La fortuna y el arte.


La Fortuna es una diosa reiteradamente representada en la pintura. Aparece a veces alada, con los ojos vendados y todos los signos de la inconstancia y la incertidumbre. Es caprichosa e imprevisible. Puede darle por cualquier cosa. Por coleccionar obras de arte, por ejemplo, una dedicación que exige estar en posesión de una unorma fortuna, de ser un predilecto de la Fortuna. Es el caso de Juan Abelló, empresario y financiero de gran éxito que anduvo una temporada en negocios con Mario Conde, pero supo mantenerse a este lado de la ley. Y uno de los puntos más llamativos de su abigarrada biografía es el de ser poseedor de una colección de quinientas obras arte, generalmente pintura, de incalculable valor. Parece que en ello ha sido decisiva la influencia de su esposa, Anna Gamazo Hohenlohe.

En exposición en el CentroCentro del Ayuntamiento de Madrid hay 160 piezas de la colección y es una visita fascinante. Se trata de una muestra de coleccionismo en estado puro. La selección de las piezas no se ha hecho por razones temáticas, no es de paisajes, retratos o bodegones, ni de técnicas, aunque haya un cuantioso acopio de dibujos. La selección se ha hecho con un criterio puramente cronológico, con la intención de que se vea una o más muestras de todos los estilos y temas de la pintura desde el gótico internacional al arte de hoy, de Rothko o Bacon. Es un viaje a través de la pintura occidental de todos los países desde el siglo XV a hoy. No hay nada de pintura oriental y no europea salvo eso, algún Rothko. Un viaje por obras poco vistas porque pertenecen a una colección privada de alguien que ha tenido la fortuna de comprar obras de arte y el juicio y el gusto de escoger piezas representativas. Hay muchísimas ausencias, por descontado pero las presencias superan con mucho la mayor parte de las colecciones privadas.

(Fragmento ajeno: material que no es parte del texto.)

==> config.mk <==
export PLATFORM = sky130hd
export DESIGN_NAME = instr_fetch_unit
export DESIGN_NICKNAME = d
export VERILOG_FILES = /design/src/rtl/gambling_pkg.sv /design/src/rtl/if_next_pc.sv /design/src/rtl/instr_fetch_unit.sv
export SDC_FILE = /design/constraint.sdc
export NUM_CORES = 1
export LEC_CHECK = 0
export BUFFER_PORTS_ARGS = -buffer_cell sky130_fd_sc_hd__buf_2
export CELL_PAD_IN_SITES_DETAIL_PLACEMENT = 2
export CELL_PAD_IN_SITES_GLOBAL_PLACEMENT = 2
export CORE_MARGIN = 3
export CORE_UTILIZATION = 29
export DETAILED_ROUTE_END_ITERATION = 12
export PLACE_DENSITY_LB_ADDON = 0.1
export SETUP_SLACK_MARGIN = 0.2
export SYNTH_ARGS = -nofsm -noshare
export SYNTH_HDL_FRONTEND = slang
export SYNTH_SLANG_ARGS = --single-unit
==> constraint.sdc <==
create_clock -name clk -period 2.4 [get_ports clk]
set_input_delay 0.12 -clock clk [delete_from_list [all_inputs] [get_ports clk]]
set_output_delay 0.12 -clock clk [all_outputs]
set_load 0.01 [all_outputs]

La nacionalidad más representada, la española y dentro o al margen de esta, según cada cual lo considere, la catalana. Hay una Virgen lactante de Pedro Berruguete de transición del gótico al renacimiento fascinante u otra Virgen del silencio, de Luis de Morales, por quien Palinuro tiene especial debilidad. Hay mucho retrato de la realeza. Uno de Felipe II con la orden de la Jarretera, como Rey de inglaterra bastante sorprendente. Igualmente dos retratos de Carlos II y de Mariana de Neoburgo, de Jan van Kessel, el Mozo, medallones desde los que los retratados parecen mirar con tristeza el destino del imperio que no supieron gobernar. Otros dos retratos, de Felipe V y María Luisa de Saboya, de Jacinto Meléndez, inauguran la segunda parte de la representación, cuando la sobria etiqueta borgoñona fue sustituida por la pelucas empolvadas y los bordados rococó de la corte del Rey Sol.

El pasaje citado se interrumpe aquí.